DETAILED ACTION
Notice of Pre-AIA or AIA Status
The present application, filed on or after March 16, 2013, is being examined under the first inventor to file provisions of the AIA .
Applicant’s cancellation of claim 14, amendment of claims 1, 6, and 15, in the paper of 3/4/2026, is acknowledged. Claims 1-13, 15-17 are still at issue and are present for examination.
Election/Restrictions
Applicant's election with traverse of the invention of the following species:
Species Group 1: R040A/T.
Species Group 2: PEV304, i.e.: R40A-T64V-S70E-T117L-T177N-I178L-F180P-Y182A-R190L-S205G-F207T-S212D- F226L-A236P-Y239I-L249P-S252I-E254Q-L258F.
Species Group 3: improved stability.
Species Group 4: polyethylene terephthalate (PET).

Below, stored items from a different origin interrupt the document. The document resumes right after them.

<file path="src/rtl/line_write_buffer_if.sv">
// Handshake bundle between the cache controller, the write-back buffer and memory.
// The slave modport is the buffer's view; master is the environment's view.
interface line_write_buffer_if #(
    parameter int ADDR_W = 32,
    parameter int LINE_W = 128
);
    logic              cache_req_valid_i;
    logic              cache_req_rw_i;
    logic [ADDR_W-1:0] cache_req_addr_i;
    logic [LINE_W-1:0] cache_req_data_i;
    logic              cache_ready_o;
    logic [LINE_W-1:0] cache_data_o;
    logic              mem_req_valid_o;
    logic              mem_req_rw_o;
    logic [ADDR_W-1:0] mem_req_addr_o;
    logic [LINE_W-1:0] mem_req_data_o;
    logic              mem_ready_i;
    logic [LINE_W-1:0] mem_data_i;

    modport slave (
        input  cache_req_valid_i, cache_req_rw_i, cache_req_addr_i, cache_req_data_i,
        input  mem_ready_i, mem_data_i,
        output cache_ready_o, cache_data_o,
        output mem_req_valid_o, mem_req_rw_o, mem_req_addr_o, mem_req_data_o
    );

    modport master (
        output cache_req_valid_i, cache_req_rw_i, cache_req_addr_i, cache_req_data_i,
        output mem_ready_i, mem_data_i,
        input  cache_ready_o, cache_data_o,
        input  mem_req_valid_o, mem_req_rw_o, mem_req_addr_o, mem_req_data_o
    );
endinterface

</file>
<file path="src/rtl/line_write_buffer.sv">
// Posted write-back line buffer: absorbs evictions, coalesces same-line writes, drains in background.
// Define WB_FORWARD_EN to let reads hit queued lines and bypass queued writes on a miss.
module line_write_buffer #(
    parameter int DEPTH  = 4,
    parameter int ADDR_W = 32,
    parameter int LINE_W = 128
) (
    input  logic               clk,
    input  logic               rst,
    line_write_buffer_if.slave bus
);
    localparam int PTR_W = $clog2(DEPTH);
    localparam int LA_W  = ADDR_W - 4;
`ifdef WB_FORWARD_EN
    localparam bit FWD = 1'b1;
`else
    localparam bit FWD = 1'b0;
`endif

    typedef enum logic [1:0] {M_IDLE, M_RD, M_WR} mstate_t;

    logic [LA_W-1:0]   r_ent_addr [DEPTH];
    logic [LINE_W-1:0] r_ent_data [DEPTH];
    logic [PTR_W-1:0]  r_head, r_tail;
    logic [PTR_W:0]    r_count;
    mstate_t           r_mstate, w_mstate_next;
    logic              r_rd_pend;
    logic [ADDR_W-1:0] r_rd_addr;
    logic              r_cache_ready;
    logic [LINE_W-1:0] r_cache_data;
    logic              r_mem_valid, r_mem_rw;
    logic [ADDR_W-1:0] r_mem_addr;
    logic [LINE_W-1:0] r_mem_data;

    logic              w_sample, w_pop, w_start_rd, w_start_wr, w_head_busy;
    logic              w_not_full, w_wr_ok, w_append, w_coal, w_coal_hit;
    logic              w_rd_hit, w_rd_miss, w_rd_done;
    logic [PTR_W-1:0]  w_coal_idx;
    logic [LINE_W-1:0] w_fwd_data;
    logic [LA_W-1:0]   w_req_la;
    logic [PTR_W-1:0]  w_off [DEPTH];
    logic [DEPTH-1:0]  w_match;

    assign w_req_la    = bus.cache_req_addr_i[ADDR_W-1:4];
    assign w_sample    = bus.cache_req_valid_i && !r_rd_pend && !r_cache_ready;
    assign w_pop       = (r_mstate == M_WR) && bus.mem_ready_i;
    assign w_rd_done   = (r_mstate == M_RD) && bus.mem_ready_i;
    assign w_not_full  = r_count < (PTR_W+1)'(DEPTH);
    assign w_head_busy = (r_mstate == M_WR) || w_start_wr;

    generate
        for (genvar gi = 0; gi < DEPTH; gi++) begin : g_ent
            assign w_off[gi]   = PTR_W'(gi) - r_head;
            assign w_match[gi] = ({1'b0, w_off[gi]} < r_count) && (r_ent_addr[gi] == w_req_la);
        end
    endgenerate

    // The in-flight head is already latched into the memory request, so it must not be modified.
    always_comb begin
        w_coal_hit = 1'b0;
        w_coal_idx = '0;
        for (int k = 0; k < DEPTH; k++) begin
            if (w_match[k] && !((PTR_W'(k) == r_head) && w_head_busy)) begin
                w_coal_hit = 1'b1;
                w_coal_idx = PTR_W'(k);
            end
        end
    end

`ifdef WB_FORWARD_EN
    logic             w_fwd_hit;
    logic [PTR_W-1:0] w_fwd_idx;
    // Walk from oldest to youngest so the last match wins.
    always_comb begin
        w_fwd_hit  = 1'b0;
        w_fwd_data = '0;
        w_fwd_idx  = '0;
        for (int k = 0; k < DEPTH; k++) begin
            w_fwd_idx = r_head + PTR_W'(k);
            if (w_match[w_fwd_idx]) begin
                w_fwd_hit  = 1'b1;
                w_fwd_data = r_ent_data[w_fwd_idx];
            end
        end
    end
    assign w_rd_hit = w_sample && !bus.cache_req_rw_i && w_fwd_hit;
`else
    assign w_fwd_data = '0;
    assign w_rd_hit   = 1'b0;
`endif

    assign w_wr_ok   = w_sample && bus.cache_req_rw_i && w_not_full;
    assign w_append  = w_wr_ok && !w_coal_hit;
    assign w_coal    = w_wr_ok && w_coal_hit;
    assign w_rd_miss = w_sample && !bus.cache_req_rw_i && !w_rd_hit;

    always_comb begin
        w_mstate_next = r_mstate;
        w_start_rd    = 1'b0;
        w_start_wr    = 1'b0;
        case (r_mstate)
            M_IDLE: begin
                if (r_rd_pend && (FWD || (r_count == '0))) begin
                    w_mstate_next = M_RD;
                    w_start_rd    = 1'b1;
                end else if (r_count != '0) begin
                    w_mstate_next = M_WR;
                    w_start_wr    = 1'b1;
                end
            end
            M_RD:    if (bus.mem_ready_i) w_mstate_next = M_IDLE;
            M_WR:    if (bus.mem_ready_i) w_mstate_next = M_IDLE;
            default: w_mstate_next = M_IDLE;
        endcase
    end

    always_ff @(posedge clk or posedge rst) begin
        if (rst) r_mstate <= M_IDLE;
        else     r_mstate <= w_mstate_next;
    end

    // Line storage carries no reset; r_count alone defines which entries are live.
    always_ff @(posedge clk) begin
        if (w_append) begin
            r_ent_addr[r_tail] <= w_req_la;
            r_ent_data[r_tail] <= bus.cache_req_data_i;
        end else if (w_coal) begin
            r_ent_data[w_coal_idx] <= bus.cache_req_data_i;
        end
    end

    always_ff @(posedge clk or posedge rst) begin
        if (rst) begin
            r_head        <= '0;
            r_tail        <= '0;
            r_count       <= '0;
            r_rd_pend     <= 1'b0;
            r_rd_addr     <= '0;
            r_cache_ready <= 1'b0;
            r_cache_data  <= '0;
            r_mem_valid   <= 1'b0;
            r_mem_rw      <= 1'b0;
            r_mem_addr    <= '0;
            r_mem_data    <= '0;
        end else begin
            if (w_append) r_tail <= r_tail + 1'b1;
            if (w_pop)    r_head <= r_head + 1'b1;
            case ({w_append, w_pop})
                2'b10:   r_count <= r_count + 1'b1;
                2'b01:   r_count <= r_count - 1'b1;
                default: r_count <= r_count;
            endcase

            if (w_rd_miss) begin
                r_rd_pend <= 1'b1;
                r_rd_addr <= bus.cache_req_addr_i;
            end else if (w_rd_done) begin
                r_rd_pend <= 1'b0;
            end

            r_cache_ready <= w_wr_ok || w_rd_hit || w_rd_done;
            if (w_rd_hit)       r_cache_data <= w_fwd_data;
            else if (w_rd_done) r_cache_data <= bus.mem_data_i;

            if (w_start_wr || w_start_rd) begin
                r_mem_valid <= 1'b1;
                r_mem_rw    <= w_start_wr;
                r_mem_addr  <= w_start_wr ? {r_ent_addr[r_head], 4'b0000} : r_rd_addr;
                r_mem_data  <= r_ent_data[r_head];
            end else if (bus.mem_ready_i && (r_mstate != M_IDLE)) begin
                r_mem_valid <= 1'b0;
            end
        end
    end

    assign bus.cache_ready_o   = r_cache_ready;
    assign bus.cache_data_o    = r_cache_data;
    assign bus.mem_req_valid_o = r_mem_valid;
    assign bus.mem_req_rw_o    = r_mem_rw;
    assign bus.mem_req_addr_o  = r_mem_addr;
    assign bus.mem_req_data_o  = r_mem_data;
endmodule

</file>
<file path="src/flat_wrapper.sv">
// flat-port wrapper written by rule: the top's interface ports become plain ports
module line_write_buffer_flat 
#(
    parameter int DEPTH  = 4,
    parameter int ADDR_W = 32,
    parameter int LINE_W = 128
)
  (clk, rst, bus_cache_req_valid_i, bus_cache_req_rw_i, bus_cache_req_addr_i, bus_cache_req_data_i, bus_mem_ready_i, bus_mem_data_i, bus_cache_ready_o, bus_cache_data_o, bus_mem_req_valid_o, bus_mem_req_rw_o, bus_mem_req_addr_o, bus_mem_req_data_o);
  line_write_buffer_if #(.ADDR_W(ADDR_W), .LINE_W(LINE_W)) bus_i ();
  input  logic clk;
  input  logic rst;
  input wire logic [$bits(bus_i.cache_req_valid_i)-1:0] bus_cache_req_valid_i;
  input wire logic [$bits(bus_i.cache_req_rw_i)-1:0] bus_cache_req_rw_i;
  input wire logic [$bits(bus_i.cache_req_addr_i)-1:0] bus_cache_req_addr_i;
  input wire logic [$bits(bus_i.cache_req_data_i)-1:0] bus_cache_req_data_i;
  input wire logic [$bits(bus_i.mem_ready_i)-1:0] bus_mem_ready_i;
  input wire logic [$bits(bus_i.mem_data_i)-1:0] bus_mem_data_i;
  output wire logic [$bits(bus_i.cache_ready_o)-1:0] bus_cache_ready_o;
  output wire logic [$bits(bus_i.cache_data_o)-1:0] bus_cache_data_o;
  output wire logic [$bits(bus_i.mem_req_valid_o)-1:0] bus_mem_req_valid_o;
  output wire logic [$bits(bus_i.mem_req_rw_o)-1:0] bus_mem_req_rw_o;
  output wire logic [$bits(bus_i.mem_req_addr_o)-1:0] bus_mem_req_addr_o;
  output wire logic [$bits(bus_i.mem_req_data_o)-1:0] bus_mem_req_data_o;
  assign bus_i.cache_req_valid_i = bus_cache_req_valid_i;
  assign bus_i.cache_req_rw_i = bus_cache_req_rw_i;
  assign bus_i.cache_req_addr_i = bus_cache_req_addr_i;
  assign bus_i.cache_req_data_i = bus_cache_req_data_i;
  assign bus_i.mem_ready_i = bus_mem_ready_i;
  assign bus_i.mem_data_i = bus_mem_data_i;
  assign bus_cache_ready_o = bus_i.cache_ready_o;
  assign bus_cache_data_o = bus_i.cache_data_o;
  assign bus_mem_req_valid_o = bus_i.mem_req_valid_o;
  assign bus_mem_req_rw_o = bus_i.mem_req_rw_o;
  assign bus_mem_req_addr_o = bus_i.mem_req_addr_o;
  assign bus_mem_req_data_o = bus_i.mem_req_data_o;
  line_write_buffer #(.DEPTH(DEPTH), .ADDR_W(ADDR_W), .LINE_W(LINE_W)) u_core (.clk(clk), .rst(rst), .bus(bus_i));
endmodule
</file>
<file path="config.mk">
export PLATFORM = sky130hd
export DESIGN_NAME = line_write_buffer_flat
export DESIGN_NICKNAME = d
export VERILOG_FILES = /design/src/rtl/line_write_buffer_if.sv /design/src/rtl/line_write_buffer.sv /design/src/flat_wrapper.sv
export SDC_FILE = /design/constraint.sdc
export NUM_CORES = 1
export LEC_CHECK = 0
export ABC_AREA = 1
export CAP_MARGIN = 20
export CORE_ASPECT_RATIO = 0.8
export CORE_MARGIN = 2
export CORE_UTILIZATION = 56
export CTS_BUF_LIST = sky130_fd_sc_hd__clkbuf_2
export DETAILED_ROUTE_END_ITERATION = 8
export PLACE_DENSITY = 0.86
export SLEW_MARGIN = 20
export SYNTH_ARGS = -nofsm -noshare
export SYNTH_HDL_FRONTEND = slang
export SYNTH_SLANG_ARGS = --single-unit
</file>
<file path="constraint.sdc">
create_clock -name clk -period 13.9 [get_ports clk]
set_clock_uncertainty 0.1 [all_clocks]
set_input_delay 2.085 -clock clk [delete_from_list [all_inputs] [get_ports clk]]
set_output_delay 2.085 -clock clk [all_outputs]
set_load 0.05 [all_outputs]
</file>
==> metrics <==
outcome finished, final reports clean; # nets final 4460; DR pass1 iterations 6; Die Width 296.7 µm; pin count of the biggest net entering global routing 162; grt ovf 0; Final ANT Viol Nets 0; WP data required 14.82 ns; H-tree Lvls 4; fin crit share 38.99%; Worst Hold Depth 2; critical-path cell list inv_6, buf_4, nand2_2, nand3_1, nand2_1, nor2_1, nand3_1, nor2_1, nand2_2, nand3_1, nand4_1, nand2_1, nand2_1, inv_6, buf_4; fillers 4680; mux contribution to synthesized area 0.05867%; r2r setup slk 8.48 ns; area of the multi-input gates 9866 µm²; mapped cell area 38380 µm²; Die Ht 238.2 µm; Synth Area in XOR/XNOR 1.206%; layout cells sized above 1 10.22%; Buf/Inv on CP 4; FF-to-FF End u_core.r_ent_data[0][80]$_DFFE_PP_; Residual DRC 0; placed cell count 4848; worst-path maximum fanout 96; Port Buffers 583; register area share after synthesis 70.53%; Slew @ Worst Pin 1.125 ns; Main synth FF type edfxtp_1; worst-skew pair later-pin latency 1.52 ns; Tightest Hold Check Type reg -> reg; crit path launch u_core.r_head[0]$_DFFE_PP0P_; Die ar. 70670 µm²; clock root buffer clkbuf_2; Final Hold Vio Count 0; CTS resizes 0; gpl congestion 0.9517; reg2reg path depth 15; TritonCTS buffer count 213; yosys synthesis warning count 0; core area 67530 µm²; fin area 46820 µm²; CTS Hold Bufs 0; flip-flop and latch area 27080 µm²; CP max-delay cell buf_4; via count 28340; final setup fails 0; number of synthesized flops with an enable pin 624; hold endpoint u_core.bus.mem_req_addr_o[21]$_DFFE_PP0P_; Synth cell types 35; initial antenna violation count 26; reg2reg start u_core.r_head[0]$_DFFE_PP0P_; largest family of logic cells by synthesized area simple AND/OR/NAND/NOR gates; global-route wire length before repair 154.5 mm; final WL 101.8 mm; final core area utilization 69.33%; dpl hpwl 61.89 mm; WS Path Type reg -> reg; CP endpoint kind flip-flop; post-synthesis adder-cell area fraction 0.5737%; CTS tree done; Post-Syn Instances 3511; clk sinks 957; hold_sp u_core.r_rd_addr[21]$_DFFE_PP0P_; initial DRC count 2734; Slew Limit Fails 0; Clk pin slew, worst setup/hold paths 0.11 ns; io pins 584; post-synthesis compound-gate area fraction 7.559%; crit path time final 5.419 ns; post-route setup TNS 0 ns; fmax 0.1845 GHz; Critical Path Max Stage Delay 0.89 ns; GRT Resource Usage Total 28.46%; row cnt 85; Lkg Pwr 0.01886 µW; Avg WL per Cell 19.30 µm; headroom to the max-slew limit 25.02%; Via density 5.375; FFs w/ async S/R, synth 34.80%; RSZ-0062 raised after global routing false; Synth Area per Inst 10.93 µm²; vias in the first global route 28040; Max Cap Violations 0; critical path arrival 6.34 ns; Final Instance Count excl. Fillers 5273; Max VDD drop 0.2262 mV; Crit path max-delay family buffers and inverters; placed cell area 44760 µm²; Starting Density 56.84%; power per cell area 225.4 nW/µm²; Worst setup SP type flip-flop; Setup Buffers After CTS 0; Synth Area in Simple Gates 16.22%; post-synthesis register bit count 957; synth-to-layout area growth 21.98%; syn_nets 3821; Max Buffers Root-to-Sink 3
[report_power, final]
part	leakage (µW)	internal, µW	switching [µW]
clock	0.00152	633	1130
combinational	0.00770	1460	3350
sequential	0.00964	3590	390
total	0.0189	5680	4870
[state kept, by name (all words and copies together) (netlist names)]
name,flops
u_core.r_rd_addr,32
u_core.r_head,2
u_core.r_tail,2
u_core.bus.mem_req_addr_o,32
u_core.r_ent_addr,112
u_core.bus.mem_req_data_o,128
u_core.bus.mem_req_valid_o,1
u_core.r_count,3
u_core.r_ent_data,512
u_core.bus.cache_ready_o,1
u_core.r_rd_pend,1
u_core.bus.cache_data_o,128
u_core.bus.mem_req_rw_o,1
u_core.r_mstate,2
[cell usage after synthesis, types with 4 or more instances]
| master | number | area, µm² |
|---|---|---|
| nand2_2 | 7 | 43.79 |
| dfrtp_1 | 333 | 8333 |
| buf_6 | 12 | 135.1 |
| o21ai_0 | 348 | 1742 |
| nor2_4 | 4 | 45.04 |
| edfxtp_1 | 624 | 18740 |
| xor2_1 | 23 | 201.4 |
| clkbuf_1 | 102 | 382.9 |
| buf_2 | 50 | 250.2 |
| buf_1 | 13 | 48.80 |
| a21oi_1 | 59 | 295.3 |
| nand2_4 | 5 | 56.30 |
| buf_4 | 10 | 75.07 |
| nor2_2 | 7 | 43.79 |
| inv_1 | 126 | 473.0 |
| xnor2_1 | 28 | 245.2 |
| inv_2 | 26 | 97.59 |
| a31oi_1 | 128 | 800.8 |
| nand3_1 | 70 | 350.3 |
| nand4_1 | 4 | 25.02 |
| nor2_1 | 725 | 2721 |
| nand2_1 | 770 | 2890 |
| ha_1 | 16 | 200.2 |
[how the worst max path moves through the flow]
stage                                             endpoint  cells after the start
finish                  u_core.r_ent_data[0][80]$_DFFE_PP_                     15
global route            u_core.r_ent_data[2][61]$_DFFE_PP_                     15
CTS                     u_core.r_ent_data[0][80]$_DFFE_PP_                     15
detailed placement      u_core.r_ent_data[0][44]$_DFFE_PP_                     15
global placement        u_core.r_ent_data[0][45]$_DFFE_PP_                     16
floorplan           u_core.bus.cache_data_o[0]$_DFFE_PP0P_                      1
[kinds of logic (layout without fill, tap and decap cells)]
| logic type | Yosys count | in the layout |
|---|---|---|
| xor gates and xnor gates | 52 | 52 |
| other | 0 | 25 |
| adders and majority gates | 17 | 17 |
| DFF | 957 | 957 |
| and+or+nand+nor | 1598 | 1598 |
| AOI/OAI and AO/OA | 542 | 542 |
| muxes | 2 | 2 |
| buffers and inverters | 343 | 1167 |
[routing by layer]
metal | wire length (µm) | vias up | track usage [%] | part of all wire (%)
li1 | - | 13180 | - | -
met1 | 37290 | 13510 | 33.55 | 37
met2 | 50200 | 1390 | 47.00 | 49
met3 | 9920 | 247 | 8.814 | 9.7
met4 | 4260 | 16 | 15.52 | 4.2
met5 | 102 | - | 0 | 0.10
[worst min-delay path, stage by stage, from the launching register on]
cell,delay [ns]
dfrtp_1,0.35
nand2_1,0.06
nand3_1,0.07
[cell type report]
| cell class | count | area share (%) |
|---|---|---|
| Timing Repair Buffer | 611 | 12.91 |
| Clock buffer | 315 | 3.367 |
| Tap cell | 913 | 2.440 |
| Antenna cell | 25 | 0.1336 |
| Sequential cell | 957 | 57.84 |
| Multi-Input combinational cell | 2211 | 21.07 |
| Inverter | 156 | 1.331 |
| Clock inverter | 85 | 0.9086 |
[metrics by stage]
| step | power [µW] | setup WS, ns | hold WS (ns) |
|---|---|---|---|
| floorplan | 7210 | 2.490 | 0.3534 |
| global placement | 8675 | 7.870 | 0.3604 |
| detailed placement | 8826 | 7.769 | 0.3639 |
| CTS | 10590 | 8.521 | 0.3654 |
| global route | 11120 | 8.120 | 0.3949 |
| finish | 10550 | 8.481 | 0.3830 |
[placed cells by master (no fill, tap or decap), drive strengths merged]
cell             n
nand2          782
nor2           736
edfxtp         624
clkdlybuf4s50  583
o21ai          348
dfrtp          333
clkbuf         315
inv            163
a31oi          128
clkinv          76
nand3           73
a21oi           61
xnor2           29
buf             28
diode           25
xor2            23
ha              16
nand4            4
and2             2
mux2             2
a221oi           2
a221o            2
clkinvlp         2
nand3b           1
a22o             1
fa               1
No activity file was read; power rests on OpenSTA's default activity.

Species Group 5: cellulase.
in the paper of 3/24/2026, is acknowledged.
Applicant’s election of the above species in the reply filed on 3/24/2026 is acknowledged. Because applicant did not distinctly and specifically point out the supposed errors in the restriction requirement, the election has been treated as an election without traverse (MPEP § 818.01(a)).
Information Disclosure Statement
The listing of references in the specification is not a proper information disclosure statement. 37 CFR 1.98(b) requires a list of all patents, publications, or other information submitted for consideration by the Office, and MPEP § 609 A(1) states, "the list may not be incorporated into the specification but must be submitted in a separate paper."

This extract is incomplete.